■ WHAT TO DO ■
Copy the entries exactly, through the "### flow/design.v" line.

(Saved data entries)
^^^^
Background: an optimization exercise with open tools, aiming at small area, a short achievable clock period and few clock cycles per item. Do not read the settings as production practice. In this exercise RTL edits were held to simulation tests only and were not proved equivalent to the original.

### flow/constraint.sdc
create_clock -name core_clock -period 17.0 [get_ports {clk}]
set_input_delay 3.4000 -clock core_clock [delete_from_list [all_inputs] [get_ports {clk}]]
set_output_delay 3.4000 -clock core_clock [all_outputs]
set_load 0.01 [all_outputs]
### flow/design.v
module lim_node (
    input  wire         clk,
    input  wire         rst,         
    input  wire         in_valid,
    output wire         in_ready,
    input  wire [255:0] in_x,        
    input  wire [31:0]  in_thr,      
    input  wire [31:0]  in_kq,       
    output wire         out_valid,
    input  wire         out_ready,
    output wire [255:0] out_y,       
    output wire [31:0]  out_gmin     
);
    localparam [31:0] ONE = 32'h8000_0000;
    localparam [2:0] S_IDLE = 3'd0,
                     S_VIS  = 3'd1,
                     S_DIV  = 3'd2,
                     S_CHA  = 3'd3,
                     S_CHB  = 3'd4;
    wire [30:0] thr_c = (in_thr[31] || in_thr[30:8] == 23'd0) ? 31'd256 : in_thr[30:0];
    reg  [7:0]  loud_c;
    integer k;
    always @* begin
        for (k = 0; k < 8; k = k + 1)
            loud_c[k] = {in_x[32*k +: 31] ^ {31{in_x[32*k+31]}}, in_x[32*k+31]} > {thr_c, 1'b0};
    end
    reg  [30:0] thr_r;
    reg  [32:0] kk_r;                
    reg  [7:0]  loud_r;
    always @(posedge clk) begin
        thr_r  <= thr_c;
        kk_r   <= {1'b0, ONE} - {1'b0, in_kq};
        loud_r <= loud_c;
    end
    reg  [2:0]   state;
    reg  [2:0]   i;                  
    reg  [7:0]   lv;                 
    reg  [31:0]  slot [0:7];         
    reg  [31:0]  xr;                 
    reg          xn;
    reg  [30:0]  u;                  
    reg  [31:0]  g;                  
    reg  [31:0]  gmin;
    reg          ovalid;
    reg          ob;                 
    reg  [2:0]   oi;
    reg  [31:0]  rem;
    reg  [31:0]  quo;
    reg  [2:0]   cnt;
    reg          quo_ok;             
    reg          mv;
    reg  [30:0]  dm;
    reg  [3:0]   mn;
    reg          mp;                 
    reg  [30:0]  dn;
    reg  [3:0]   dv;
    wire go = ~(ovalid & ~out_ready);
    assign in_ready  = (state == S_CHA) && (i == 3'd7);
    assign out_valid = ovalid;
    assign out_gmin  = gmin;
    genvar gi;
    generate for (gi = 0; gi < 8; gi = gi + 1) begin : g_out
        assign out_y[32*gi +: 32] = slot[gi];
    end endgenerate
    function [3:0] top_bit(input [7:0] m);    
        integer t;
        begin
            top_bit = 4'd0;
            for (t = 0; t < 8; t = t + 1)
                if (m[t]) top_bit = {1'b1, t[2:0]};
        end
    endfunction
    function [33:0] la_m(input [2:0] a, input [3:0] b);
        begin
            case ({a, b})
            {3'd1, 4'd2}: la_m = 34'h200000000;
            {3'd1, 4'd3}: la_m = 34'h155555556;
            {3'd1, 4'd4}: la_m = 34'h100000000;
            {3'd1, 4'd5}: la_m = 34'h0cccccccd;
            {3'd1, 4'd6}: la_m = 34'h0aaaaaaab;
            {3'd1, 4'd7}: la_m = 34'h092492493;
            {3'd1, 4'd8}: la_m = 34'h080000000;
            {3'd2, 4'd3}: la_m = 34'h2aaaaaaab;
            {3'd2, 4'd4}: la_m = 34'h200000000;
            {3'd2, 4'd5}: la_m = 34'h19999999a;
            {3'd2, 4'd6}: la_m = 34'h155555556;
            {3'd2, 4'd7}: la_m = 34'h124924925;
            {3'd2, 4'd8}: la_m = 34'h100000000;
            {3'd3, 4'd4}: la_m = 34'h300000000;
            {3'd3, 4'd5}: la_m = 34'h266666667;
            {3'd3, 4'd6}: la_m = 34'h200000000;
            {3'd3, 4'd7}: la_m = 34'h1b6db6db7;
            {3'd3, 4'd8}: la_m = 34'h180000000;
            {3'd4, 4'd5}: la_m = 34'h333333334;
            {3'd4, 4'd6}: la_m = 34'h2aaaaaaab;
            {3'd4, 4'd7}: la_m = 34'h24924924a;
            {3'd4, 4'd8}: la_m = 34'h200000000;
            {3'd5, 4'd6}: la_m = 34'h355555556;
            {3'd5, 4'd7}: la_m = 34'h2db6db6dc;
            {3'd5, 4'd8}: la_m = 34'h280000000;
            {3'd6, 4'd7}: la_m = 34'h36db6db6e;
            {3'd6, 4'd8}: la_m = 34'h300000000;
            {3'd7, 4'd8}: la_m = 34'h380000000;
            default: la_m = 34'd0;
            endcase
        end
    endfunction
    wire        vis = (state == S_VIS);
    wire [34:0] m_a  = vis ? {1'b0, la_m(i + 3'd1, mn)}
                     : ob  ? {{3{xr[31]}}, xr} : {4'b0000, u};
    wire [32:0] m_b  = vis ? {2'b00, dm} : ob ? {1'b0, g} : kk_r;
    wire        m_bi = ~vis & (~ob | xr[31]);
    wire [67:0] m_c  = {3'b000, vis ? u : 31'd0, 3'b000, {31{m_bi}}};
    wire [67:0] m_p;
    booth35 u_mul (.a(m_a), .b(m_b), .c(m_c), .p(m_p));
    wire [34:0] m_r  = m_p[65:31];
    wire [30:0] m_la = m_p[64:34];
    wire [30:0] ulim  = lv[i] ? slot[i][30:0] : 31'd0;
    wire        take_lim = m_r[34] | ({4'b0000, ulim} > m_r);    
    wire [30:0] u_new = take_lim ? ulim : m_r[30:0];
    wire [31:0] g_new = ONE - {1'b0, u_new};
    reg  [31:0] d_rem;
    reg  [3:0]  d_q;
    reg  [32:0] d_t;
    reg  [33:0] d_s;
    integer s;
    always @* begin
        d_rem = rem;
        for (s = 3; s >= 0; s = s - 1) begin
            d_t = {d_rem, 1'b0};
            d_s = {1'b0, d_t} - {2'b00, xr} - {33'd0, xn};
            d_q[s] = ~d_s[33];
            d_rem = d_q[s] ? d_s[31:0] : d_t[31:0];
        end
    end
    wire [30:0] ur_i  = loud_r[i] ? (~quo[31:1] + 31'd1) : 31'd0;    
    wire        use_c = mv && (m_la > ur_i);
    wire [30:0] ul_v  = use_c ? m_la : ur_i;
    wire        newm  = (ur_i > u) && (i != 3'd0);       
    wire [30:0] d_i   = ur_i - u;                        
    wire        more  = mv || newm;
    wire [3:0]  nxt_loud = top_bit(loud_r & ((8'd1 << i) - 8'd1));
    wire [2:0]  ni    = more ? (i - 3'd1) : nxt_loud[2:0];
    wire        ndone = (i == 3'd0) || (!more && !nxt_loud[3]);
    wire        vis_div = loud_r[i] && !quo_ok;          
    wire [2:0]  x_idx = (vis && !vis_div) ? ni : i;
    wire [31:0] x_s   = in_x[32*x_idx +: 32];
    wire [34:0] cmp_l = dn * mn;
    wire [34:0] cmp_r = dm * dv;
    wire better = ~mv || (cmp_l > cmp_r);
    wire [3:0]  first_loud = top_bit(loud_c);
    always @(posedge clk) begin
        if (rst) begin
            state  <= S_IDLE;
            u      <= 31'd0;
            g      <= ONE;
            ovalid <= 1'b0;
            ob     <= 1'b0;
            mp     <= 1'b0;
        end else begin
            if (ovalid && out_ready)
                ovalid <= 1'b0;
            if (go) begin
                ob <= 1'b0;
                if (ob) begin
                    slot[oi] <= m_r[31:0];
                    if (oi == 3'd7)
                        ovalid <= 1'b1;
                end
                if (mp) begin
                    mp <= 1'b0;
                    if (better) begin
                        mv <= 1'b1;
                        dm <= dn;
                        mn <= dv;
                    end
                end
                case (state)
                S_IDLE: begin
                    lv     <= 8'd0;
                    mv     <= 1'b0;
                    quo_ok <= 1'b0;
                    if (in_valid) begin
                        if (first_loud[3]) begin
                            i     <= first_loud[2:0];
                            state <= S_VIS;
                        end else begin
                            i     <= 3'd0;
                            state <= S_CHA;
                        end
                    end
                end
                S_VIS: begin
                    if (vis_div) begin
                        xr    <= x_s ^ {32{x_s[31]}};
                        xn    <= x_s[31];
                        rem   <= {1'b0, thr_r};
                        cnt   <= 3'd7;
                        state <= S_DIV;
                    end else if (!mp) begin
                        if (ul_v != 31'd0) begin
                            slot[i] <= {1'b0, ul_v};
                            lv[i]   <= 1'b1;
                        end
                        if (newm) begin
                            mp <= 1'b1;
                            dn <= d_i;
                            dv <= {1'b0, i} + 4'd1;
                        end
                        quo_ok <= 1'b0;
                        if (ndone) begin
                            i     <= 3'd0;
                            state <= S_CHA;
                        end else begin
                            i <= ni;
                            if (loud_r[ni]) begin
                                xr    <= x_s ^ {32{x_s[31]}};
                                xn    <= x_s[31];
                                rem   <= {1'b0, thr_r};
                                cnt   <= 3'd7;
                                state <= S_DIV;
                            end
                        end
                    end
                end
                S_DIV: begin
                    rem <= d_rem;
                    quo <= {quo[27:0], d_q};
                    cnt <= cnt - 3'd1;
                    if (cnt == 3'd0) begin
                        quo_ok <= 1'b1;
                        state  <= S_VIS;
                    end
                end
                S_CHA: begin
                    u  <= u_new;
                    g  <= g_new;
                    gmin <= (i == 3'd0 || g_new < gmin) ? g_new : gmin;
                    xr <= x_s;
                    ob <= 1'b1;
                    oi <= i;
                    if (i == 3'd7) begin
                        state <= S_IDLE;
                    end else begin
                        state <= S_CHB;
                    end
                end
                S_CHB: begin
                    i     <= i + 3'd1;
                    state <= S_CHA;
                end
                default: state <= S_IDLE;
                endcase
            end
        end
    end
endmodule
^^^^
■ PROBLEM SOLUTION ■
Background: an optimization exercise with open tools, aiming at small area, a short achievable clock period and few clock cycles per item. Do not read the settings as production practice. In this exercise RTL edits were held to simulation tests only and were not proved equivalent to the original.

### flow/constraint.sdc
create_clock -name core_clock -period 17.0 [get_ports {clk}]
set_input_delay 3.4000 -clock core_clock [delete_from_list [all_inputs] [get_ports {clk}]]
set_output_delay 3.4000 -clock core_clock [all_outputs]
set_load 0.01 [all_outputs]
### flow/design.v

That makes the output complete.